> Exercise details:
Transcribe exactly the lines from the one containing "mux2i_1 | 32 |" through the last line of the listing below, inclusive, and nothing beyond them.

> The data:
<file path="src/logic/tile_detect_pkg.sv">
// Purpose: constants shared by the tiled-space and tile-entry detection logic
// Assumes: one core clock, registers reached over a simple word-wide mmio port
// Notes: register indices are word offsets inside the block's mmio window
package tile_detect_pkg;
    localparam int ADDR_W = 48;
    localparam int REG_IDX_W = 2;
    localparam logic [REG_IDX_W-1:0] NULL_MATCH_IDX = 2'h0;
    localparam logic [REG_IDX_W-1:0] INVALID_MATCH_IDX = 2'h1;
    localparam logic [REG_IDX_W-1:0] DETECT_REG_IDX = 2'h2;
    localparam logic [31:0] NULL_MATCH_RESET = 32'h00000000;
    localparam logic [31:0] INVALID_MATCH_RESET = 32'h00000000;
    localparam logic [3:0] MASK_RESET = 4'h0;
    localparam logic [3:0] DATA_RESET = 4'h0;
    localparam int MASK_LSB = 4;
    localparam int DATA_LSB = 0;
    localparam int SPACE_ADDR_LSB = 44;
    localparam logic [31:0] UNMAPPED_READ = 32'h00000000;
    typedef enum logic [1:0] {
        CLASS_RESIDENT = 2'h0,
        CLASS_NULL = 2'h1,
        CLASS_INVALID = 2'h3
    } tile_class_t;
endpackage : tile_detect_pkg

</file>
<file path="src/logic/tiled_va_tile_detect.sv">
// Purpose: tiled-space address hit and null/invalid tile classification of table entries
// Assumes: mmio port and request inputs come from logic on CLK_I
// Notes: results are registered, one cycle after the request
// Notes on behaviour
// (RQ1) Each leaf entry is compared against the programmed 32-bit null match value.
// (RQ2) A null match marks the entry and the whole range it maps as a null tile.
// (RQ3) Entries are also compared against a separate 32-bit invalid match value.
// (RQ4) Mask bits 7:4 of the detect register pick which address bits 47:44 are compared.
// (RQ5) An address bit under a zero mask bit is a don't-care.
// (RQ6) The mask resets to zero, which disables tiled-space detection.
// (RQ7) Software only uses mask 0000 (off) or 1111 (44-bit tiled space).
// (RQ8) Data bits 3:0 are compared with address bits 47:44 at unmasked positions.
// (RQ9) Value compares apply to leaf entries; upper levels carry the flags inline.
// (RQ10) Any null or invalid finding ends the walk and classifies the access.
// (RQ11) The hit is raised only when enabled and every unmasked bit matches its data bit.
`timescale 1ns/1ps
module tiled_va_tile_detect
    import tile_detect_pkg::*;
(
    // clock and reset
    input wire logic CLK_I,
    input wire logic RST_N_I,
    // mmio register port
    input wire logic REG_WR_I,
    input wire logic REG_RD_I,
    input wire logic [REG_IDX_W-1:0] REG_IDX_I,
    input wire logic [31:0] REG_WDATA_I,
    output logic [31:0] REG_RDATA_O,
    output logic REG_RVALID_O,
    // memory request address
    input wire logic ADDR_VALID_I,
    input wire logic [ADDR_W-1:0] ADDR_I,
    output logic SPACE_VALID_O,
    output logic SPACE_HIT_O,
    // table entry from the walker
    input wire logic ENTRY_VALID_I,
    input wire logic ENTRY_LEAF_I,
    input wire logic [31:0] ENTRY_I,
    input wire logic UPPER_NULL_I,
    input wire logic UPPER_INVALID_I,
    output logic ENTRY_VALID_O,
    output logic ENTRY_NULL_O,
    output logic ENTRY_INVALID_O,
    output logic WALK_DONE_O
);
    // programmed match values and detect fields
    logic [31:0] null_match;
    logic [31:0] next_null_match;
    logic [31:0] invalid_match;
    logic [31:0] next_invalid_match;
    logic [3:0] space_mask;
    logic [3:0] next_space_mask;
    logic [3:0] space_data;
    logic [3:0] next_space_data;

    // write decode, kept apart so each register group reads a single strobe
    logic wr_null;
    logic wr_invalid;
    logic wr_detect;

    always_comb begin
        wr_null = 1'b0;
        wr_invalid = 1'b0;
        wr_detect = 1'b0;
        if (REG_WR_I) begin
            case (REG_IDX_I)
                NULL_MATCH_IDX: begin
                    wr_null = 1'b1;
                end
                INVALID_MATCH_IDX: begin
                    wr_invalid = 1'b1;
                end
                DETECT_REG_IDX: begin
                    wr_detect = 1'b1;
                end
                default: begin
                    // the fourth word is unmapped; writes to it are dropped
                    wr_null = 1'b0;
                end
            endcase
        end
    end

    // match value registers
    always_comb begin
        next_null_match = null_match;
        next_invalid_match = invalid_match;
        if (wr_null) begin
            next_null_match = REG_WDATA_I; // see (RQ1)
        end
        if (wr_invalid) begin
            next_invalid_match = REG_WDATA_I; // see (RQ3)
        end
    end

    always_ff @(posedge CLK_I) begin
        if (!RST_N_I) begin
            null_match <= NULL_MATCH_RESET;
            invalid_match <= INVALID_MATCH_RESET;
        end else begin
            null_match <= next_null_match;
            invalid_match <= next_invalid_match;
        end
    end

    // detect register; bits 31:8 are not stored and read back as zero
    always_comb begin
        next_space_mask = space_mask;
        next_space_data = space_data;
        if (wr_detect) begin
            next_space_mask = REG_WDATA_I[MASK_LSB +: 4]; // see (RQ4)
            next_space_data = REG_WDATA_I[DATA_LSB +: 4]; // see (RQ8)
        end
    end

    always_ff @(posedge CLK_I) begin
        if (!RST_N_I) begin
            space_mask <= MASK_RESET; // see (RQ6)
            space_data <= DATA_RESET;
        end else begin
            space_mask <= next_space_mask;
            space_data <= next_space_data;
        end
    end

    // read port; a read in the same cycle as a write returns the old value
    logic [31:0] next_rdata;
    logic next_rvalid;

    always_comb begin
        next_rvalid = REG_RD_I;
        next_rdata = UNMAPPED_READ;
        if (REG_RD_I) begin
            case (REG_IDX_I)
                NULL_MATCH_IDX: begin
                    next_rdata = null_match;
                end
                INVALID_MATCH_IDX: begin
                    next_rdata = invalid_match;
                end
                DETECT_REG_IDX: begin
                    next_rdata = {24'h000000, space_mask, space_data};
                end
                default: begin
                    next_rdata = UNMAPPED_READ;
                end
            endcase
        end
    end

    always_ff @(posedge CLK_I) begin
        if (!RST_N_I) begin
            REG_RDATA_O <= UNMAPPED_READ;
            REG_RVALID_O <= 1'b0;
        end else begin
            REG_RDATA_O <= next_rdata;
            REG_RVALID_O <= next_rvalid;
        end
    end

    // address classification; partial masks are honoured bit by bit even though
    // software is expected to use only all-zero or all-one masks (see (RQ7))
    logic [3:0] bit_ok;
    logic next_space_valid;
    logic next_space_hit;
    genvar gi;
    generate
        for (gi = 0; gi < 4; gi++) begin : g_bit
            // a cleared mask bit forces agreement
            assign bit_ok[gi] = !space_mask[gi] ||
                (ADDR_I[SPACE_ADDR_LSB + gi] == space_data[gi]); // see (RQ5) see (RQ8)
        end
    endgenerate

    always_comb begin
        next_space_valid = ADDR_VALID_I;
        next_space_hit = 1'b0;
        // a zero mask means detection is off, not an always-hit
        if (ADDR_VALID_I && (space_mask != 4'h0)) begin // see (RQ6)
            next_space_hit = &bit_ok; // see (RQ11)
        end
    end

    always_ff @(posedge CLK_I) begin
        if (!RST_N_I) begin
            SPACE_VALID_O <= 1'b0;
            SPACE_HIT_O <= 1'b0;
        end else begin
            SPACE_VALID_O <= next_space_valid;
            SPACE_HIT_O <= next_space_hit;
        end
    end

    // entry classification
    tile_class_t next_class;
    logic next_entry_valid;
    logic next_entry_null;
    logic next_entry_invalid;
    logic next_walk_done;

    always_comb begin
        next_class = CLASS_RESIDENT;
        if (ENTRY_VALID_I) begin
            if (ENTRY_LEAF_I) begin // see (RQ9)
                // null is checked first; software keeps the two values distinct
                if (ENTRY_I == null_match) begin // see (RQ1)
                    next_class = CLASS_NULL;
                end else if (ENTRY_I == invalid_match) begin // see (RQ3)
                    next_class = CLASS_INVALID;
                end
            end else begin
                if (UPPER_NULL_I) begin // see (RQ9)
                    next_class = CLASS_NULL;
                end else if (UPPER_INVALID_I) begin
                    next_class = CLASS_INVALID;
                end
            end
        end
        next_entry_valid = ENTRY_VALID_I;
        // the flag covers the entry and the whole range behind it
        next_entry_null = (next_class == CLASS_NULL); // see (RQ2)
        next_entry_invalid = (next_class == CLASS_INVALID);
        // either finding ends the walk; the rest of the tables are not read
        next_walk_done = (next_class != CLASS_RESIDENT); // see (RQ10)
    end

    always_ff @(posedge CLK_I) begin
        if (!RST_N_I) begin
            ENTRY_VALID_O <= 1'b0;
            ENTRY_NULL_O <= 1'b0;
            ENTRY_INVALID_O <= 1'b0;
            WALK_DONE_O <= 1'b0;
        end else begin
            ENTRY_VALID_O <= next_entry_valid;
            ENTRY_NULL_O <= next_entry_null;
            ENTRY_INVALID_O <= next_entry_invalid;
            WALK_DONE_O <= next_walk_done;
        end
    end
endmodule : tiled_va_tile_detect

</file>
<file path="config.mk">
export PLATFORM = sky130hd
export DESIGN_NAME = tiled_va_tile_detect
export DESIGN_NICKNAME = d
export VERILOG_FILES = /design/src/logic/tile_detect_pkg.sv /design/src/logic/tiled_va_tile_detect.sv
export SDC_FILE = /design/constraint.sdc
export NUM_CORES = 1
export LEC_CHECK = 0
export ABC_AREA = 0
export BUFFER_PORTS_ARGS = -buffer_cell sky130_fd_sc_hd__buf_4
export CAP_MARGIN = 20
export CELL_PAD_IN_SITES_DETAIL_PLACEMENT = 1
export CELL_PAD_IN_SITES_GLOBAL_PLACEMENT = 2
export CORE_ASPECT_RATIO = 0.8
export CORE_MARGIN = 3
export CORE_UTILIZATION = 29
export CTS_BUF_LIST = sky130_fd_sc_hd__clkbuf_16
export CTS_CLUSTER_DIAMETER = 30
export DETAILED_ROUTE_END_ITERATION = 16
export PLACE_DENSITY = 0.82
export SLEW_MARGIN = 5
export SYNTH_ARGS = -nofsm -noshare
export SYNTH_HDL_FRONTEND = slang
export SYNTH_SLANG_ARGS = --single-unit
</file>
<file path="constraint.sdc">
create_clock -name CLK_I -period 1.75 [get_ports CLK_I]
set_input_delay 0.175 -clock CLK_I [delete_from_list [all_inputs] [get_ports CLK_I]]
set_output_delay 0.175 -clock CLK_I [all_outputs]
set_load 0.02 [all_outputs]
</file>
==> results.sh, run 1 <==
export IMPL_netlist_top_cell_by_area="dfxtp_1"
export IMPL_die_area_um2=18460
export IMPL_cp_max_fo=3
export IMPL_synth_edf_count=0
export IMPL_detailedPlacementHpwl_um=11790
export IMPL_detail_route_wirelength_um=16150
export IMPL_cap_violations=0
export IMPL_initial_core_util=0.3024
export IMPL_ys_ff_latch=111
export IMPL_cts_buffers=9
export IMPL_setup_worst_path_start_class="register"
export IMPL_mappedNetlistNets=678
export IMPL_clock_power_share=0.393
export IMPL_area_growth_pct=29.83
export IMPL_clkLatencyLatePin_ps=360
export IMPL_hold_path_class="input pin to register"
export IMPL_drt_antenna_violating_nets=0
export IMPL_die_w_um=151.1
export IMPL_synthFlopType="dfxtp_1"
export IMPL_worst_slew_pin_transition_ps=655.7
export IMPL_drive_gt1_frac=0.2297
export IMPL_wirelength_met1_um=7475
export IMPL_routed_top_layer="met4"
export IMPL_r2r_worst_path_cells=5
export IMPL_clock_period_minus_final_worst_setup_slack_ps=1670
export IMPL_mappedNetlistArea_um2=4887
export IMPL_run_status="completed"
export IMPL_net_switching_power_uw=1340
export IMPL_post_synth_top_count_cell="nand2_1"
export IMPL_row_count=41
export IMPL_clock_fmax_mhz=599.0
export IMPL_report_final_slew_viol_count=0
export IMPL_data_arrival_time_of_the_worst_path_ps=1940
export IMPL_number_of_search_and_repair_iterations_in_the_first_detailed_routing_pass=4
export IMPL_drt_drc_violations_left=0
export IMPL_gpl_final_weighted_congestion=0.8088
export IMPL_die_height_um=122.1
export IMPL_synth_cells_most_frequent="141 x nand2_1, 111 x dfxtp_1, 64 x xnor2_1, 49 x a21boi_0, 40 x nor2_1"
export IMPL_cellPowerDensity_nw_per_um2=865.8
export IMPL_placement_io_buffers=117
export IMPL_relSlewSlack=0.5628
export IMPL_antennaDiodeCount=0
export IMPL_nFillCells=1919
export IMPL_design_core_area_um2=16160
export IMPL_final_nets=785
export IMPL_critical_path_n_buffers_inverters=0
export IMPL_relative_contribution_of_combinational_cells_to_total_power=0.126
export IMPL_critPathCaptureType="register"
export IMPL_detailroute_wirelength_met2_um=7419
export IMPL_cts_sinks=111
export IMPL_syn_mean_instance_area_um2=8.806
export IMPL_timing_setup_tns_ps=0
export IMPL_critical_path_class="register to register"
export IMPL_post_synth_num_cell_types=33
export IMPL_post_cts_buffers=0
export IMPL_synth_area_top_cells="dfxtp_1 45%, xnor2_1 11%, nand2_1 11%"
export IMPL_drt_iter0_markers=162
export IMPL_maximum_ir_drop_on_the_vdd_rail_v=0.0004586
export IMPL_fraction_of_the_yosys_area_taken_by_sequential_cells=0.4547
export IMPL_hold_end="SPACE_VALID_O"
export IMPL_cts_root_buffer_type="clkbuf_16"
export IMPL_report_final_setup_viol=0
export IMPL_multi_input_area_um2=2549
export IMPL_layout_area_seq_um2=2222
export IMPL_cts_max_level=3
export IMPL_postPlaceCellArea_um2=6003
export IMPL_fin_total_pwr_uw=5493
export IMPL_reg2reg_slack_ps=80
export IMPL_critical_path_slowest_cell="nor4_4"
export IMPL_internal_power_uw=4153
export IMPL_cts_path_max_buffers=2
export IMPL_vias=4199
export IMPL_final_hold_violation_count=0
export IMPL_synth_warnings=0
export IMPL_largest_net_degree_at_the_start_of_global_routing=74
export IMPL_worstHoldPathCells=2
export IMPL_initial_antenna_violation_count=0
export IMPL_first_global_vias=4539
export IMPL_detail_route_wl_per_cell_um=18.33
export IMPL_worst_setup_hold_path_clk_slew_ps=70
export IMPL_power_leakage_uw=0.002424
export IMPL_vias_per_cell=4.766
export IMPL_fin_worst_skew_ps=8.511
export IMPL_regToRegStartpoint="null_match[29]"
export IMPL_critPathTopFamily="simple AND/OR/NAND/NOR gates"
export IMPL_critical_path_max_stage_delay_ps=370
export IMPL_cp_cell_sequence="xnor2_1 > nand4_1 > nor4_4 > nand2_1 > a311oi_2"
export IMPL_grt_first_pass_wirelength_um=24490
export IMPL_crit_reg2reg_capture="WALK_DONE_O"
export IMPL_design_portCount=162
export IMPL_globalRouteOverflowTotal=0
export IMPL_grtUsageTotal=0.1777
export IMPL_hold_path_startpoint="ADDR_VALID_I"
export IMPL_route_met3_wl_um=1073
export IMPL_synth_async_sr_flop_share=0
export IMPL_switching_share=0.2440
export IMPL_synthesis_instances=555
export IMPL_cts_tree="done"
export IMPL_final_period_utilization=0.9540
export IMPL_fraction_of_synthesized_cell_area_taken_by_the_top_area_cell_type=0.4547
export IMPL_worstPathRequired_ps=2020
export IMPL_sequentialPowerShare=0.482
export IMPL_finish_instance_area_um2=6345
flip-flops by register name, indices dropped and copies added (netlist names), 4 cells and up:
name           cells
REG_RDATA_O       32
invalid_match     32
null_match        32
space_data         4
space_mask         4
metrics by stage:
| step | hold WS [ps] | utilization | worst slack (ps) | cells |
|---|---|---|---|---|
| floorplan | 288.9 | - | 460.0 | 555 |
| global placement | 403.6 | 0.3715 | 149.3 | 866 |
| detailed placement | 407.4 | 0.3715 | 62.43 | 866 |
| CTS | 30.42 | 0.3903 | 33.94 | 881 |
| global route | 42.53 | 0.3926 | -5.633 | 881 |
| finish | 43.87 | 0.3926 | 80.48 | 881 |
timing repair:
| item | 4_1_cts | 5_1_grt |
|---|---|---|
| endpoints found under the setup margin | 0 | 1 |
| resized for setup | 0 | 5 |
| hold buffers | 0 | 0 |
layout make-up:
type                    instances  share of cell area
well taps                     215             0.04240
repair buffers                129              0.1566
inverters                       2            0.001183
flip-flops and latches        111              0.3502
clock buffers                   9             0.03550
clock inverters                 6             0.01242
multi-input cells             409              0.4017
worst register-to-register path: stages, from the launching register on:
cell and delay, ps:
dfxtp_1 340, xnor2_1 290, nand4_1 220, nor4_4 370, nand2_1 120, a311oi_2 250
cell families after synthesis:
kind of cell	count (synthesis)	synth area share
buffers and inverters	35	0.03277
DFF	111	0.4547
xor gates and xnor gates	68	0.1219
AOI/OAI and AO/OA	85	0.1275
and+or+nand+nor	224	0.1976
muxes	32	0.06554
metal layers:
| metal | global-route usage | vias to the layer above |
|---|---|---|
| met2 | 0.2924 | 128 |
| met4 | 0.04190 | 0 |
| met1 | 0.2368 | 2019 |
| li1 | - | 2038 |
| met5 | 0 | - |
| met3 | 0.04202 | 14 |
power groups by stage:
stage          clock network (uW)  registers, uW  logic (uW)
3_3_place_gp                    0           2700         673
2_1_floorplan                   0           2710         328
4_1_cts                      2210           2640         690
6_report                     2160           2650         690
3_5_place_dp                    0           2700         686
5_1_grt                      2280           2650         752
placed cells by master, fill, tap and decap left out, types with 2 or more instances in the layout:
| cell type | n |
|---|---|
| a21boi_0 | 49 |
| a21boi_1 | 23 |
| a21oi_1 | 10 |
| buf_12 | 2 |
| buf_4 | 127 |
| bufinv_16 | 2 |
| clkbuf_16 | 9 |
| dfxtp_1 | 111 |
| inv_1 | 4 |
| mux2i_1 | 32 |
| nand2_1 | 141 |
| nand3_1 | 9 |
| nand4_1 | 16 |
| nor2_1 | 40 |
| nor4_1 | 2 |
| nor4_2 | 2 |
| xnor2_1 | 61 |
| xnor2_2 | 3 |
| xor2_1 | 4 |
worst max path at each step:
stage,start,to,slack [ps],depth (start not counted)
after floorplan,null_match[12],WALK_DONE_O,460,5
after global placement,null_match[10],WALK_DONE_O,150,6
after detailed placement,null_match[1],WALK_DONE_O,60,5
after CTS,null_match[21],WALK_DONE_O,30,5
after global routing,null_match[21],WALK_DONE_O,-6,5
final,null_match[29],WALK_DONE_O,80,5
Note: power is estimated with default switching activity, not from simulation.
==> inputs of run 2 (changes only) <==
Settings changed: PLACE_DENSITY 0.82 to 0.84.
==> run 2 against run 1 <==
Net effect: worst hold slack about the same; worst setup slack improved by 49 ps; sequential power hardly changed; clock power fell by 7%; sequential cell count stayed put; largest cell class unchanged.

> Exercise result:
| mux2i_1 | 32 |
| nand2_1 | 141 |
| nand3_1 | 9 |
| nand4_1 | 16 |
| nor2_1 | 40 |
| nor4_1 | 2 |
| nor4_2 | 2 |
| xnor2_1 | 61 |
| xnor2_2 | 3 |
| xor2_1 | 4 |
worst max path at each step:
stage,start,to,slack [ps],depth (start not counted)
after floorplan,null_match[12],WALK_DONE_O,460,5
after global placement,null_match[10],WALK_DONE_O,150,6
after detailed placement,null_match[1],WALK_DONE_O,60,5
after CTS,null_match[21],WALK_DONE_O,30,5
after global routing,null_match[21],WALK_DONE_O,-6,5
final,null_match[29],WALK_DONE_O,80,5
Note: power is estimated with default switching activity, not from simulation.
==> inputs of run 2 (changes only) <==
Settings changed: PLACE_DENSITY 0.82 to 0.84.
==> run 2 against run 1 <==
Net effect: worst hold slack about the same; worst setup slack improved by 49 ps; sequential power hardly changed; clock power fell by 7%; sequential cell count stayed put; largest cell class unchanged.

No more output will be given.